Fun with graphics drivers

It all started, as most things in the universe have, with a slight popping noise and a bad smell.

One of my coworkers sent me a message last weekend, while I was at home, pointing out that my desktop machine at work smelled like it was burning. After discussing the merits of turning off computers emitting burning smells before chatting with their owners about it, we had a look inside and found this:

The leftmost set of capacitors is fine, the set to the left of the fan is not. It’s actually a very well-controlled demolition; an electrolytic capacitor has boiled and blown out the top of its cap, which is perforated to enable exactly this failure method, and then once one cap is gone the rest are obliged to follow suit ‘cause the current on them increases in response. So, anyway, this left me in the market for a new graphics card.

The card in the picture is an nVidia 7300, which I bought two years ago because it was the only cheap card that could handle the dual-link DVI required for my 30” display with free drivers. Two months ago, though, Dave Airlie committed support for dual-link TMDS on ATI Avivo cards. These cards had historically been the worst of the worst for drivers—the free drivers were left nowhere without any specifications, and even the ATI binary driver for Linux took a long time to add support. Thanks largely to AMD’s latest NDA-less specification drops, though, we’re well on the way to a free accelerated driver for these cards, so I bought a X1600+ from buy.com.

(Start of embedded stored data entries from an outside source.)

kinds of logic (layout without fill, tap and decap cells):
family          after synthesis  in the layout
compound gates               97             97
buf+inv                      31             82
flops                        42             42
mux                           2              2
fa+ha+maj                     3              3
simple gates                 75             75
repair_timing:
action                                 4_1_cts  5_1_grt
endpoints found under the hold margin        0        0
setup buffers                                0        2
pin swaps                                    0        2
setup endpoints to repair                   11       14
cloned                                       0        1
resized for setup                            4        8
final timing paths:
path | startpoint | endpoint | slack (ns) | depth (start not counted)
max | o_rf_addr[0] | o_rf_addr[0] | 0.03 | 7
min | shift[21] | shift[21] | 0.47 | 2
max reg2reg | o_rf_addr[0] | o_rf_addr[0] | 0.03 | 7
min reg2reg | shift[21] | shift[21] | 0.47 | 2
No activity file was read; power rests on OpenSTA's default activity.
## config.mk

```make
export PLATFORM = sky130hd
export DESIGN_NAME = mem_port_arbiter
export DESIGN_NICKNAME = d
export VERILOG_FILES = /design/src/rtl/simple_processor_pkg.sv /design/src/rtl/mem_port_arbiter.sv
export SDC_FILE = /design/constraint.sdc
export NUM_CORES = 1
export LEC_CHECK = 0
export CORE_MARGIN = 8
export CORE_UTILIZATION = 34
export DETAILED_ROUTE_END_ITERATION = 7
export PLACE_DENSITY = 0.83
export SLEW_MARGIN = 20
export SYNTH_ARGS = -nofsm -noshare
export SYNTH_HDL_FRONTEND = slang
export SYNTH_SLANG_ARGS = --single-unit
```

## constraint.sdc

```tcl
create_clock -name clk_i -period 2.57 [get_ports clk_i]
set_clock_uncertainty 0.15 [all_clocks]
set_input_delay 0.257 -clock clk_i [delete_from_list [all_inputs] [get_ports clk_i]]
set_output_delay 0.257 -clock clk_i [all_outputs]
set_load 0.1 [all_outputs]
```

## src/rtl/simple_processor_pkg.sv

```systemverilog
// rtl/simple_processor_pkg.sv - shared bus widths for the simple processor memory system
package simple_processor_pkg;
    parameter int ADDR_WIDTH = 32;
    parameter int DATA_WIDTH = 32;
endpackage

```

## src/rtl/mem_port_arbiter.sv

```systemverilog
// rtl/mem_port_arbiter.sv - round-robin arbiter sharing one memory port between I and D requesters
// One transaction in flight; attributes latched at grant, watchdog aborts a stalled memory.
module mem_port_arbiter #(
    parameter int ADDR_WIDTH     = simple_processor_pkg::ADDR_WIDTH,
    parameter int DATA_WIDTH     = simple_processor_pkg::DATA_WIDTH,
    parameter int TIMEOUT_CYCLES = 64
) (
    input  logic                  clk_i,
    input  logic                  arst_ni,
    input  logic                  imem_req_i,
    input  logic [ADDR_WIDTH-1:0] imem_addr_i,
    output logic [DATA_WIDTH-1:0] imem_rdata_o,
    output logic                  imem_ack_o,
    input  logic                  dmem_req_i,
    input  logic                  dmem_we_i,
    input  logic [ADDR_WIDTH-1:0] dmem_addr_i,
    input  logic [DATA_WIDTH-1:0] dmem_wdata_i,
    output logic [DATA_WIDTH-1:0] dmem_rdata_o,
    output logic                  dmem_ack_o,
    output logic                  mem_req_o,
    output logic                  mem_we_o,
    output logic [ADDR_WIDTH-1:0] mem_addr_o,
    output logic [DATA_WIDTH-1:0] mem_wdata_o,
    input  logic [DATA_WIDTH-1:0] mem_rdata_i,
    input  logic                  mem_ack_i,
    output logic                  timeout_o
);

    localparam int CW = (TIMEOUT_CYCLES > 0) ? $clog2(TIMEOUT_CYCLES + 1) : 1;
    localparam logic [CW-1:0] LP_LAST = CW'((TIMEOUT_CYCLES > 0) ? TIMEOUT_CYCLES - 1 : 0);
    localparam logic [CW-1:0] LP_MAX  = '1;

    typedef enum logic [1:0] {S_IDLE, S_BUSY_I, S_BUSY_D} state_t;

    state_t                r_state;
    state_t                w_next_state;
    logic                  r_last_d;
    logic                  r_mem_we;
    logic [ADDR_WIDTH-1:0] r_mem_addr;
    logic [DATA_WIDTH-1:0] r_mem_wdata;
    logic [CW-1:0]         r_wdog;
    logic                  w_busy;
    logic                  w_grant_i;
    logic                  w_grant_d;
    logic                  w_timeout;
    logic                  w_done;

    // On a conflict the port that was not served last wins.
    assign w_busy    = (r_state != S_IDLE);
    assign w_grant_i = (r_state == S_IDLE) && imem_req_i && (!dmem_req_i || r_last_d);
    assign w_grant_d = (r_state == S_IDLE) && dmem_req_i && !w_grant_i;
    assign w_timeout = (TIMEOUT_CYCLES != 0) && w_busy && !mem_ack_i && (r_wdog == LP_LAST);
    assign w_done    = w_busy && (mem_ack_i || w_timeout);

    always_ff @(posedge clk_i or negedge arst_ni) begin
        if (!arst_ni) begin
            r_state <= S_IDLE;
        end else begin
            r_state <= w_next_state;
        end
    end

    always_comb begin
        w_next_state = r_state;
        case (r_state)
            S_IDLE: begin
                if (w_grant_i) begin
                    w_next_state = S_BUSY_I;
                end else if (w_grant_d) begin
                    w_next_state = S_BUSY_D;
                end
            end
            S_BUSY_I, S_BUSY_D: begin
                if (w_done) begin
                    w_next_state = S_IDLE;
                end
            end
            default: w_next_state = S_IDLE;
        endcase
    end

    always_comb begin
        mem_req_o    = w_busy;
        imem_ack_o   = (r_state == S_BUSY_I) && w_done;
        dmem_ack_o   = (r_state == S_BUSY_D) && w_done;
        timeout_o    = w_timeout;
        imem_rdata_o = w_timeout ? '0 : mem_rdata_i;
        dmem_rdata_o = w_timeout ? '0 : mem_rdata_i;
    end

    // Attributes are captured only at grant so requester changes never reach the memory mid-transaction.
    always_ff @(posedge clk_i or negedge arst_ni) begin
        if (!arst_ni) begin
            r_last_d    <= 1'b1;
            r_mem_we    <= 1'b0;
            r_mem_addr  <= '0;
            r_mem_wdata <= '0;
            r_wdog      <= '0;
        end else if (w_grant_i) begin
            r_last_d    <= 1'b0;
            r_mem_we    <= 1'b0;
            r_mem_addr  <= imem_addr_i;
            r_mem_wdata <= '0;
            r_wdog      <= '0;
        end else if (w_grant_d) begin
            r_last_d    <= 1'b1;
            r_mem_we    <= dmem_we_i;
            r_mem_addr  <= dmem_addr_i;
            r_mem_wdata <= dmem_wdata_i;
            r_wdog      <= '0;
        end else if (w_busy && !mem_ack_i && (r_wdog != LP_MAX)) begin
            r_wdog <= r_wdog + 1'b1;
        end
    end

    assign mem_we_o    = r_mem_we;
    assign mem_addr_o  = r_mem_addr;
    assign mem_wdata_o = r_mem_wdata;

endmodule

```

==> impl_metrics.yaml <==
die:
  rows: 37
  start_util_pct: 34.77
  core-area_um2: 10230
  die_h_um: 118.3
  dieArea_um2: 13990
  die_w_um: 118.3
  pin_count: 267
detailed_routing:
  vias_per_cell: 5.054
  top_layer_used: "met4"
  met2_length_um: 7804
  wire_per_inst_um: 20.61
  met3_length_um: 1149
  postRouteAntennaNets: 0
  drt_iter0_markers: 282
  drcViolationCount: 0
  vias: 3548
  routed_wl_um: 14470
  drtPass1Iterations: 6
  drt-met1-wl_um: 5301
critical_path:
  rr_worst_depth: 7
  timing.rr.start: "r_state[0]"
  path_max_fanout: 8
  crit_path_end_kind: "output port"
  slowest_delay_ns: 0.41
  criticalPathCategory: "flip-flop to output port"
  reg2reg_to: "r_wdog[5]"
  critPathSlowestCell: "dfrtp_1"
  cp.required_ns: 2.16
  crit_arrival_ns: 2.08
  path_cells: "inv_1 -> ha_1 -> nor4_4 -> buf_4 -> and2b_2 -> buf_12"
  critPathLaunchType: "flip-flop"
  r2r_slack_ns: 0.24
power_and_ir_drop:
  comb_power_share_pct: 69.2
  clkPwrFrac_pct: 9.6
  sw_frac_of_total_pct: 61.33
  peakVddDrop_uv: 1417
  p_seq_share_pct: 21.2
  power-per-cell-area_nw_per_um2: 1348
  p_leak_nw: 3.453
  p_sw_w: 0.005926
  p_int_w: 0.003736
cells_and_area:
  fill_cells: 693
  finalNonFillerCells: 702
  multi_input_area_um2: 1366
  fin_nets: 699
  antenna_cells: 0
  final_core_util_pct: 70.07
  drive_gt1_share_pct: 37.99
  seqCellArea_um2: 1878
  area_growth_pct: 101.5
sta:
  slew_headroom_pct: 40.86
  finalHoldViolCount: 0
  fmax_mhz: 401.4
  fin_crit_ns: 2.491
  drv_slew: 0
  fin_crit_sh_pct: 96.93
  tightestPinTransition_ns: 0.8872
  setup-tns-final_ns: 0
  setup_violations: 0
clock_tree:
  numClockSinks: 75
  cts_buffers: 9
  h-tree-depth: 3
  clockBufferDepth: 2
  root_buffer: "clkbuf_8"
  insertion_delay_ns: 0.34
  clkTransAtPathRegs_ns: 0.09
  cts_tree: "done"
synthesis:
  ys.flop_type: "dfrtp_1"
  ys_types: 39
  synth.net_count: 450
  syn-cell-area_um2: 3557
  ys_ff_latch: 75
  async_reset_ff_share_pct: 100.0
  syn_avg_cell_area_um2: 11.40
  synth_edf_count: 0
  syn-instance-count: 312
  ys.warnings.count: 0
  ys_seq_area_share_pct: 52.80
run:
  max_cap_violations: 0
global_route:
  antenna_found_initial: 0
  grt_pass1_vias: 4040
  grt_overflow_total: 0
  grt_max_degree: 43
  grt_pass1_wl_um: 22840
  grt_use_total_pct: 20.47
status:
  outcome: "finished, final reports clean"
place:
  place.gp.congestion: 0.8137
  dp_cells: 670
  place_hpwl_um: 11660
  portBuffers: 266
worst_hold_path:
  min_from: "dmem_wdata_i[13]"
  hold_depth: 2
  min_path_type: "input pin to flip-flop"
  hold_path_end: "mem_wdata_o[13]"
==> synthesized netlist by cell type, types with 2 or more instances <==
cell type	number	area, um^2
ha_1	4	50.05
nand4_1	2	12.51
nor2_1	3	11.26
a222oi_1	32	320.3
a22o_1	33	289.0
buf_4	32	240.2
a21oi_1	3	15.01
and2b_1	3	22.52
buf_2	9	45.04
and2_1	3	18.77
o21ai_0	5	25.02
nor2b_1	20	125.1
nand3_1	4	20.02
clkbuf_1	7	26.28
inv_1	39	146.4
nor2b_2	9	78.83
nand2_1	5	18.77
buf_6	5	56.30
dfrtp_1	74	1852
==> layout make-up <==
class                   instances  area share, %
clock inverters                 7          1.152
flip-flops and latches         75          26.20
repair buffers                291          47.45
multi-input cells             145          19.06
well taps                     136          2.373
clock buffers                   9          1.728
inverters                      39          2.042
==> worst max path at each step <==
stage | start | end | slack, ns | cells past startpoint
floorplan | r_wdog[0] | imem_rdata_o[22] | -0.29 | 7
global placement | mem_ack_i | dmem_rdata_o[0] | 0.36 | 5
detailed placement | r_wdog[0] | imem_rdata_o[0] | 0.26 | 7
CTS | r_wdog[0] | imem_rdata_o[0] | -0.06 | 8
global route | r_wdog[0] | imem_rdata_o[0] | -0.02 | 7
finish | r_state[0] | imem_rdata_o[0] | 0.08 | 6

When I booted X on it with the radeon driver, though, it looked craptastic. Since I like hacking on drivers, and since I didn’t have much of a choice, I thought I’d try to figure out what the problem was. The rest of this post is about what I tried during the subsequent bonding exercise between me and the registers on my new graphics card.

First, I asked around on IRC, and learned that it isn’t a known problem and that obtaining a register dump might be a good idea. You can get the “avivotool” that does this:

git clone git://people.freedesktop.org/~airlied/radeontool
git checkout -b avivo origin/avivo

I made the register dumps, but nothing was standing out. Then I lucked out: I tried the fglrx (proprietary) driver to see whether the problem happened there—it didn’t, and furthermore it didn’t happen on the radeon driver after fglrx had run. This suggests that fglrx is setting useful registers that radeon doesn’t even know enough about to reset when it starts.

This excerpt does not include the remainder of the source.